Records for the exercise section start

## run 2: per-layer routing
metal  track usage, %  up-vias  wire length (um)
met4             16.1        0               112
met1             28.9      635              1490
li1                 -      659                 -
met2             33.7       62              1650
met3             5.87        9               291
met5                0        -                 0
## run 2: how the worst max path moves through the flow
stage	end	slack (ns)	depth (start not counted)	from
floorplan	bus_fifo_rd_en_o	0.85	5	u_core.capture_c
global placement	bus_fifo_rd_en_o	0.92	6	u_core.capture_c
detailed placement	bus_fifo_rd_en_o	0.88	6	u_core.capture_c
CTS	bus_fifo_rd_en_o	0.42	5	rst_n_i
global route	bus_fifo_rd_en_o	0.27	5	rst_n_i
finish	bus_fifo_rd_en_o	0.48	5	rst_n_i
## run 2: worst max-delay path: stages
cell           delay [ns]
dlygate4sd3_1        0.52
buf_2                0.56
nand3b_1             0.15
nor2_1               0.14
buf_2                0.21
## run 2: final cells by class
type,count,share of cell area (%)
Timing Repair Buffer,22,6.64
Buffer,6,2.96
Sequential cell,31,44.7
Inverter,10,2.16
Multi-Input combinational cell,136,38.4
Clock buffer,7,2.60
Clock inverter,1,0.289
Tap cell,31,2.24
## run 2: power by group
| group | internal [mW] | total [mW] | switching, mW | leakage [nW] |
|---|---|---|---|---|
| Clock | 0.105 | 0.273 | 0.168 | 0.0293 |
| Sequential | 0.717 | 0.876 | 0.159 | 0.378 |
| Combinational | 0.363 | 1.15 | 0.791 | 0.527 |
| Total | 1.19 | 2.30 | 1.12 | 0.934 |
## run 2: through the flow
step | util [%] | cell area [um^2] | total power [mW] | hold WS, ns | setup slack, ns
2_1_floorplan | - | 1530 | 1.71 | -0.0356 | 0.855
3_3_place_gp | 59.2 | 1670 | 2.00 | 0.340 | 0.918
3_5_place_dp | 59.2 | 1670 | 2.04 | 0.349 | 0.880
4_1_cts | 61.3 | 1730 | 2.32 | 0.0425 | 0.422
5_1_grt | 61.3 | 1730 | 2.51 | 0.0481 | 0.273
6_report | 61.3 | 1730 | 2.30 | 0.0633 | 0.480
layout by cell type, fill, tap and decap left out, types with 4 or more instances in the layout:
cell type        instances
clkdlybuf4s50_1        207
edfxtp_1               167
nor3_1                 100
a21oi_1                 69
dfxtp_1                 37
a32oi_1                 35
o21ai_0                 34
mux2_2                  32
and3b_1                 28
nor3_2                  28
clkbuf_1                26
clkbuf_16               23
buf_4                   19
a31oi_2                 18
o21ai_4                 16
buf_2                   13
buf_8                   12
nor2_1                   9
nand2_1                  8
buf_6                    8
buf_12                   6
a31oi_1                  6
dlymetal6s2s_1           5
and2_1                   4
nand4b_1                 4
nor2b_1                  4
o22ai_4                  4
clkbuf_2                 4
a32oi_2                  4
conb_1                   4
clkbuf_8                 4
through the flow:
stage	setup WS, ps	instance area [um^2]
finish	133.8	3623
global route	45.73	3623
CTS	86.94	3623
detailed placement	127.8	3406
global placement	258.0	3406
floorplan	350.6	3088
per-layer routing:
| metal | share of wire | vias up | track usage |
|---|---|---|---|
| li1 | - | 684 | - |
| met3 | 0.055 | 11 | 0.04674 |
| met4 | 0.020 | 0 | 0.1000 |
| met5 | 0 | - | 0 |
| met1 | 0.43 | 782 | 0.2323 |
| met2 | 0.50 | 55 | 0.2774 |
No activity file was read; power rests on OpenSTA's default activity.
<file path="src/rtl/fetch_unit.sv">
// fetch_unit
// Instruction-fetch stage in front of instruction_memory. Owns the program
// counter (a word index), presents it on pc_address, and registers the
// combinationally returned instruction_set into the IF/ID register. It also
// handles downstream stalls, taken-branch redirects (one-bubble flush), and
// halting after the last memory word.
//
// Ports:
//   clk             system clock, all state updates on the rising edge
//   rst             synchronous active-high reset
//   stall           hold request from hazard logic
//   branch_taken    redirect request from execute
//   branch_target   redirect word index
//   pc_address      current PC, straight from the PC register
//   instruction_set instruction word for pc_address, same cycle
//   if_valid        IF/ID register holds a real instruction
//   if_instruction  IF/ID instruction word
//   if_pc           word index the IF/ID instruction came from
//   halted          high while in HALT
//   fetch_count     (FETCH_PERF_COUNT_EN only) saturating count of fetches
//   stall_count     (FETCH_PERF_COUNT_EN only) saturating count of stalled RUN cycles
//
// Optional feature macro: FETCH_PERF_COUNT_EN adds the two perf counters.
//
// State table:
//   state | meaning
//   RUN   | fetching one word per cycle, honouring stall and branch
//   HALT  | past the last word; PC parked at MEM_DEPTH-1, only a branch restarts

module fetch_unit #(
    parameter int PC_WIDTH  = 32,
    parameter int MEM_DEPTH = 32,
    parameter int RESET_PC  = 0
) (
    input  logic                clk,
    input  logic                rst,
    input  logic                stall,
    input  logic                branch_taken,
    input  logic [PC_WIDTH-1:0] branch_target,
    output logic [PC_WIDTH-1:0] pc_address,
    input  logic [31:0]         instruction_set,
    output logic                if_valid,
    output logic [31:0]         if_instruction,
    output logic [PC_WIDTH-1:0] if_pc,
`ifdef FETCH_PERF_COUNT_EN
    output logic [15:0]         fetch_count,
    output logic [15:0]         stall_count,
`endif
    output logic                halted
);

    localparam logic [PC_WIDTH-1:0] LAST_PC  = PC_WIDTH'(MEM_DEPTH - 1);
    localparam logic [PC_WIDTH-1:0] START_PC = PC_WIDTH'(RESET_PC);

    typedef enum logic {
        RUN  = 1'b0,
        HALT = 1'b1
    } state_t;

    state_t              state_q, state_d;
    logic [PC_WIDTH-1:0] pc_q, pc_d;
    logic                if_valid_q, if_valid_d;
    logic [31:0]         if_instruction_q, if_instruction_d;
    logic [PC_WIDTH-1:0] if_pc_q, if_pc_d;

    // Pulses used by the optional perf counters; computed unconditionally
    // so the FSM logic is identical in both builds.
    logic                fetch_evt;
    logic                stall_evt;
    logic                target_in_range;

    // Targets are word indices, so anything past the last word is out of range.
    assign target_in_range = (branch_target <= LAST_PC);

    always_comb begin
        state_d          = state_q;
        pc_d             = pc_q;
        if_valid_d       = if_valid_q;
        if_instruction_d = if_instruction_q;
        if_pc_d          = if_pc_q;
        fetch_evt        = 1'b0;
        stall_evt        = 1'b0;

        unique case (state_q)
            RUN: begin
                if (branch_taken) begin
                    if_valid_d = 1'b0;
                    if (target_in_range) begin
                        pc_d             = branch_target;
                        if_instruction_d = '0;
                    end else begin
                        pc_d    = LAST_PC;
                        state_d = HALT;
                    end
                end else if (stall) begin
                    stall_evt = 1'b1;
                end else begin
                    if_instruction_d = instruction_set;
                    if_pc_d          = pc_q;
                    if_valid_d       = 1'b1;
                    fetch_evt        = 1'b1;
                    // The last word is still delivered; PC parks on it.
                    if (pc_q == LAST_PC) begin
                        state_d = HALT;
                    end else begin
                        pc_d = pc_q + PC_WIDTH'(1);
                    end
                end
            end
            HALT: begin
                if_valid_d = 1'b0;
                if (branch_taken && target_in_range) begin
                    pc_d    = branch_target;
                    state_d = RUN;
                end
            end
            default: begin
                state_d = RUN;
            end
        endcase
    end

    always_ff @(posedge clk) begin
        if (rst) begin
            state_q          <= RUN;
            pc_q             <= START_PC;
            if_valid_q       <= 1'b0;
            if_instruction_q <= '0;
            if_pc_q          <= '0;
        end else begin
            state_q          <= state_d;
            pc_q             <= pc_d;
            if_valid_q       <= if_valid_d;
            if_instruction_q <= if_instruction_d;
            if_pc_q          <= if_pc_d;
        end
    end

    assign pc_address     = pc_q;
    assign if_valid       = if_valid_q;
    assign if_instruction = if_instruction_q;
    assign if_pc          = if_pc_q;
    assign halted         = (state_q == HALT);

`ifdef FETCH_PERF_COUNT_EN
    logic [15:0] fetch_count_q, fetch_count_d;
    logic [15:0] stall_count_q, stall_count_d;

    always_comb begin
        fetch_count_d = fetch_count_q;
        stall_count_d = stall_count_q;
        if (fetch_evt && (fetch_count_q != 16'hFFFF)) begin
            fetch_count_d = fetch_count_q + 16'd1;
        end
        if (stall_evt && (stall_count_q != 16'hFFFF)) begin
            stall_count_d = stall_count_q + 16'd1;
        end
    end

    always_ff @(posedge clk) begin
        if (rst) begin
            fetch_count_q <= '0;
            stall_count_q <= '0;
        end else begin
            fetch_count_q <= fetch_count_d;
            stall_count_q <= stall_count_d;
        end
    end

    assign fetch_count = fetch_count_q;
    assign stall_count = stall_count_q;
`else
    // Event pulses have no consumer in this build.
    logic unused_evt;
    assign unused_evt = fetch_evt ^ stall_evt;
`endif

endmodule

</file>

Records for the exercise section end

With the line that has "track usage |" as the first and the line that has "55 | 0.2774 |" as the last, repeat exactly that run of lines above and no more.

| metal | share of wire | vias up | track usage |
|---|---|---|---|
| li1 | - | 684 | - |
| met3 | 0.055 | 11 | 0.04674 |
| met4 | 0.020 | 0 | 0.1000 |
| met5 | 0 | - | 0 |
| met1 | 0.43 | 782 | 0.2323 |
| met2 | 0.50 | 55 | 0.2774 |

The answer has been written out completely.